1 Reply Latest reply on Dec 31, 2004 1:58 PM by acoliver

    Heap Protection and other confusion (trying to contribute)

      Hi,

      I am interested in contributing to the jboss mail project. I have spent today looking at implementing heap protection (basic as per the wiki). However I have run into a couple things that require me to ask a couple of questions.

      1) Where should the text body of a mail message sit within the org.jboss.mail.message.Mail object. At the moment the constructor gobbles up the entire message and stores all of it in the header ArrayList. The body will be consistently an array of 0 length. Is this by design or is it a bug.
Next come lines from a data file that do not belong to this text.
===== config.mk =====
export PLATFORM = sky130hd
export DESIGN_NAME = dual_slope_pwm_timer16
export DESIGN_NICKNAME = d
export VERILOG_FILES = /design/src/pwm_timer16_pkg.sv /design/src/dual_slope_pwm_timer16.sv
export SDC_FILE = /design/constraint.sdc
export NUM_CORES = 1
export LEC_CHECK = 0
export ABC_AREA = 1
export BUFFER_PORTS_ARGS = -buffer_cell sky130_fd_sc_hd__buf_4
export CAP_MARGIN = 25
export CORE_AREA = 2 2 147 163
export DETAILED_ROUTE_END_ITERATION = 10
export DIE_AREA = 0 0 149 165
export PLACE_DENSITY_LB_ADDON = 0.12
export SETUP_SLACK_MARGIN = 0.2
export SLEW_MARGIN = 20
export SYNTH_ARGS = -nofsm -noshare
export SYNTH_HDL_FRONTEND = slang
export SYNTH_SLANG_ARGS = --single-unit

===== constraint.sdc =====
create_clock -name clk -period 2.55 [get_ports clk]
set_input_delay 0.3825 -clock clk [delete_from_list [all_inputs] [get_ports clk]]
set_output_delay 0.3825 -clock clk [all_outputs]
set_load 0.01 [all_outputs]

===== src/pwm_timer16_pkg.sv =====
package pwm_timer16_pkg;

  // register offsets (word index on the plain register port)
  localparam logic [3:0] OFF_CTRL      = 4'h0;
  localparam logic [3:0] OFF_PRESCALE  = 4'h1;
  localparam logic [3:0] OFF_COUNT     = 4'h2;
  localparam logic [3:0] OFF_CMP_A     = 4'h3;
  localparam logic [3:0] OFF_CMP_B     = 4'h4;
  localparam logic [3:0] OFF_CAPTURE   = 4'h5;
  localparam logic [3:0] OFF_FLAGS     = 4'h6;
  localparam logic [3:0] OFF_DIR       = 4'h7;

  // control register fields
  localparam int CTRL_WGM_LSB    = 0;
  localparam int CTRL_ACT_A_LSB  = 4;
  localparam int CTRL_ACT_B_LSB  = 6;
  localparam logic [15:0] CTRL_RESET = 16'h0000;

  // flag register bit positions, write one to clear
  localparam int FLAG_OVF     = 0;
  localparam int FLAG_CMP_A   = 1;
  localparam int FLAG_CMP_B   = 2;
  localparam int FLAG_CAPTURE = 3;

  // waveform select codes handled here
  localparam logic [3:0] WGM_PC8     = 4'h1;
  localparam logic [3:0] WGM_PC9     = 4'h2;
  localparam logic [3:0] WGM_PC10    = 4'h3;
  localparam logic [3:0] WGM_PFC_CAP = 4'h8;
  localparam logic [3:0] WGM_PFC_A   = 4'h9;
  localparam logic [3:0] WGM_PC_CAP  = 4'ha;
  localparam logic [3:0] WGM_PC_A    = 4'hb;

  localparam logic [15:0] TOP_8BIT  = 16'h00ff;
  localparam logic [15:0] TOP_9BIT  = 16'h01ff;
  localparam logic [15:0] TOP_10BIT = 16'h03ff;

  // output action select codes
  localparam logic [1:0] ACT_OFF    = 2'h0;
  localparam logic [1:0] ACT_TOGGLE = 2'h1;
  localparam logic [1:0] ACT_NONINV = 2'h2;
  localparam logic [1:0] ACT_INV    = 2'h3;

  // prescaler select: divide by 1, 8, 64, 256, 1024; 0 stops the timer
  localparam logic [2:0] PRE_STOP = 3'h0;
  localparam logic [2:0] PRE_1    = 3'h1;
  localparam logic [2:0] PRE_8    = 3'h2;
  localparam logic [2:0] PRE_64   = 3'h3;
  localparam logic [2:0] PRE_256  = 3'h4;
  localparam logic [2:0] PRE_1024 = 3'h5;

  typedef struct packed {
    logic [3:0]  addr;
    logic [15:0] wdata;
    logic        wr;
    logic        rd;
  } reg_req_t;

  typedef enum logic {DIR_UP, DIR_DOWN} count_dir_t;

endpackage : pwm_timer16_pkg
      2) As a result of the above (I think) large messages are not handled very well. The body gets read in using the stunning LineInputStream (as a header). Tests I've run show that a 3MB message will blow a 40MB heap. Makes a setting a threshold for the heap protection interesting.
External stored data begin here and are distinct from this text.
--- src/hdl/qec_channel.sv ---
`timescale 1ns/1ps
module qec_channel
  import qec_pkg::*;
(
  input  wire logic        clk,
  input  wire logic        resetn,
  input  wire logic        clk_en,
  input  wire logic        clr,
  input  wire qec_phase_t  phase,
  output logic [15:0]      count
);

  qec_phase_t  meta_q, meta_d;
  qec_phase_t  sync_q, sync_d;
  logic        a_prev_q, a_prev_d;
  logic [15:0] cnt_q, cnt_d;
  logic        a_edge;
  logic        dir_up;

  // edge on either sense of phase A; B only steers the direction
  assign a_edge = sync_q.a ^ a_prev_q;
  // A leads B when A differs from B right after an A edge
  assign dir_up = sync_q.a ^ sync_q.b;

  // next values for synchroniser, edge memory and counter
  always_comb begin
    meta_d   = phase;
    sync_d   = meta_q;
    a_prev_d = sync_q.a;
    cnt_d    = cnt_q;
    if (clr) begin
      cnt_d = QEC_CNT_RST;
    end else if (a_edge && dir_up) begin
      cnt_d = cnt_q + 16'h0001;
    end else if (a_edge) begin
      cnt_d = cnt_q - 16'h0001;
    end
  end

  // registers; counting is held while reset is low
  always_ff @(posedge clk) begin
    if (!resetn) begin
      // synchroniser and edge memory follow the pins, so a release makes no false edge
      meta_q   <= meta_d;
      sync_q   <= sync_d;
      a_prev_q <= a_prev_d;
      cnt_q    <= QEC_CNT_RST;
    end else if (clk_en) begin
      meta_q   <= meta_d;
      sync_q   <= sync_d;
      a_prev_q <= a_prev_d;
      cnt_q    <= cnt_d;
    end
  end

  assign count = cnt_q;

endmodule

--- src/hdl/qec_top.sv ---
`timescale 1ns/1ps
// What this block does
// count up when phase A leads B, down when B leads A
// count on both edges of phase A; B only sets direction
// each A edge counted in the direction B shows then; no drift
// hard or soft reset clears all three counters and the holding register
// counting held during reset, resumes when reset ends
// counting up wraps ffff to 0000
// counting down wraps 0000 to ffff
// wrap raises no flag or interrupt
// host samples often enough that no counter wraps twice between samples
// one command write carries channel and operation
// latch copies the selected live count into the holding register
// reset command clears only the selected counter
// host latches before reading; reads return only the held copy
// select 00, 01, 10 pick channels 0, 1, 2; 11 reserved
// offset 14 reads bits 7..0, offset 15 reads bits 15..8
// bytes readable in any order; reads change nothing
// held value stays until the next latch or a reset
// phases synchronised to the clock before edge detection
// any write to offset 11 causes a local reset of the counters
// operation bit beside the select bits; reserved select ignored
module qec_top
  import qec_pkg::*;
(
  input  wire logic        clk,
  input  wire logic        resetn,
  input  wire logic        clk_en,
  input  wire logic        io_wr,
  input  wire logic        io_rd,
  input  wire logic [3:0]  io_addr,
  input  wire logic [7:0]  io_wdata,
  input  wire logic [2:0]  enc_a,
  input  wire logic [2:0]  enc_b,
  output logic [7:0]       io_rdata,
  output logic             io_rvalid,
  output logic             local_reset
);

  qec_io_req_t req;
  qec_dec_t    dec;
  logic [15:0] count [QEC_NCH];
  logic [2:0]  ch_clr;
  logic [15:0] held_q, held_d;
  logic [7:0]  rdata_q, rdata_d;
  logic        rvalid_q, rvalid_d;
  logic        srst_q, srst_d;

  // gather the byte-port cycle
  assign req = '{wr: io_wr, rd: io_rd, addr: io_addr, wdata: io_wdata};

  qec_port_decode u_decode (
    .req (req),
    .dec (dec)
  );

  // true when this cycle carries a valid command of the given kind
  function automatic logic cmd_hit(input qec_dec_t d, input qec_op_t op);
    cmd_hit = d.cmd_valid && (d.op == op);
  endfunction

  // per-channel clear: board reset or a reset command for that channel
  always_comb begin
    for (int i = 0; i < QEC_NCH; i++) begin
      ch_clr[i] = srst_q
        || (cmd_hit(dec, QEC_OP_RESET) && dec.sel == qec_sel_t'(2'(i)));
    end
  end

  // three encoder channels
  for (genvar g = 0; g < QEC_NCH; g++) begin : g_ch
    qec_phase_t ph;

    // phase pair of this channel
    assign ph = '{a: enc_a[g], b: enc_b[g]};

    qec_channel u_ch (
      .clk    (clk),
      .resetn (resetn),
      .clk_en (clk_en),
      .clr    (ch_clr[g]),
      .phase  (ph),
      .count  (count[g])
    );
  end

  // holding register, soft reset pulse and read answer
  always_comb begin
    held_d   = held_q;
    srst_d   = dec.soft_rst;
    rvalid_d = dec.rd_lo | dec.rd_hi | dec.rd_other;
    rdata_d  = rdata_q;
    if (srst_q) begin
      held_d = QEC_HELD_RST;
    end else if (cmd_hit(dec, QEC_OP_LATCH)) begin
      case (dec.sel)
        QEC_SEL_CH0: held_d = count[0];
        QEC_SEL_CH1: held_d = count[1];
        QEC_SEL_CH2: held_d = count[2];
        default:     held_d = held_q;
      endcase
    end
    // reads only see the held copy and never change it
    if (dec.rd_lo) begin
      rdata_d = held_q[7:0];
    end else if (dec.rd_hi) begin
      rdata_d = held_q[15:8];
    end else if (dec.rd_other) begin
      rdata_d = QEC_RDATA_UNM;
    end
  end

  // registers; held value changes only on latch or reset
  always_ff @(posedge clk) begin
    if (!resetn) begin
      held_q   <= QEC_HELD_RST;
      srst_q   <= 1'b0;
      rdata_q  <= QEC_RDATA_RST;
      rvalid_q <= 1'b0;
    end else if (clk_en) begin
      held_q   <= held_d;
      srst_q   <= srst_d;
      rdata_q  <= rdata_d;
      rvalid_q <= rvalid_d;
    end
  end

  assign io_rdata    = rdata_q;
  assign io_rvalid   = rvalid_q;
  assign local_reset = srst_q;

endmodule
      Could someone (Andrew) please confirm 1. is a bug. If so I will attempt to fix and continue testing to see if 2. disappears and finalise an implementation for basic heap protection.

      Cheers,
      Mike.

        • 1. 3853526
          acoliver

          No if you look for "makeBody" you'll see where it fills the body. It is not entirely shocking that a 3MB message would blow a 40MB heap with the default JBoss install as JBoss takes nearly a 32MB heap if you do no other configuration.

          "
          body = new byte[calculateBodySize(bodyList)];
          body = makeBody(bodyList,body);
          "

          Advanced heap protection will require a seperate mbean (names in below pseudocode are demonstrative but stupid):

          BodyStore store = BodyStoreService.newBodyStore();

          storeid = store.getId();
          BodyOutputStream stream = store.getOutputStream();

          stream.takeInput(inputStream);
          this.bodyStrore = bodyStore;

          Then getBodyAsInputStream should be added to Mail:

          if (bodyStore == null) {
          return new ByteArrayInputStream(body);
          } else {
          return BodyStore.getInputStream();
          }

          BodyStore should have two implementations: File-based and Database. The file based simply create a new file for every body with some kind of integer naming scheme.

          The database one will be more complicated. I'm going to say something shocking....it probably is easiest to just not use a persistence engine (no hibernate/cmp) and implement our own database transparency layer. I'll explain, CLOB/BLOB is still not very well standardized. The MYSQL driver even fakes it so far as actual locators are concerned. Oracle can support locators, but you have to use oracle specific types. I suggest that we support Oracle, MySQL and the JDBC3 version. This will make installation more complicated as we'll have to have a way to create the table with the BLOB/CLOB.